» WHAT YOU HAVE TO DO
Extract, unchanged, every line from the top of the material below through the line with "power by group", and no more.

<<<<

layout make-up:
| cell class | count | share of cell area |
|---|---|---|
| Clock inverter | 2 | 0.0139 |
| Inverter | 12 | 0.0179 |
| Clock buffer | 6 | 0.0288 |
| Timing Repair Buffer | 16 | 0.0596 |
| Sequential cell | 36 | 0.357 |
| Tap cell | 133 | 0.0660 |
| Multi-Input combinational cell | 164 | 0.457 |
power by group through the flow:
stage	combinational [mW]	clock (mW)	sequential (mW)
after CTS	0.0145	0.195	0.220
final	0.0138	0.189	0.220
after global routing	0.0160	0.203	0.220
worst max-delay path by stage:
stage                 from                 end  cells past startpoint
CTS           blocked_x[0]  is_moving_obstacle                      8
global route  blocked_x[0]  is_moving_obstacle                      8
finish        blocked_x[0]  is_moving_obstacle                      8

>>>>

» RESPONSE
layout make-up:
| cell class | count | share of cell area |
|---|---|---|
| Clock inverter | 2 | 0.0139 |
| Inverter | 12 | 0.0179 |
| Clock buffer | 6 | 0.0288 |
| Timing Repair Buffer | 16 | 0.0596 |
| Sequential cell | 36 | 0.357 |
| Tap cell | 133 | 0.0660 |
| Multi-Input combinational cell | 164 | 0.457 |
power by group through the flow:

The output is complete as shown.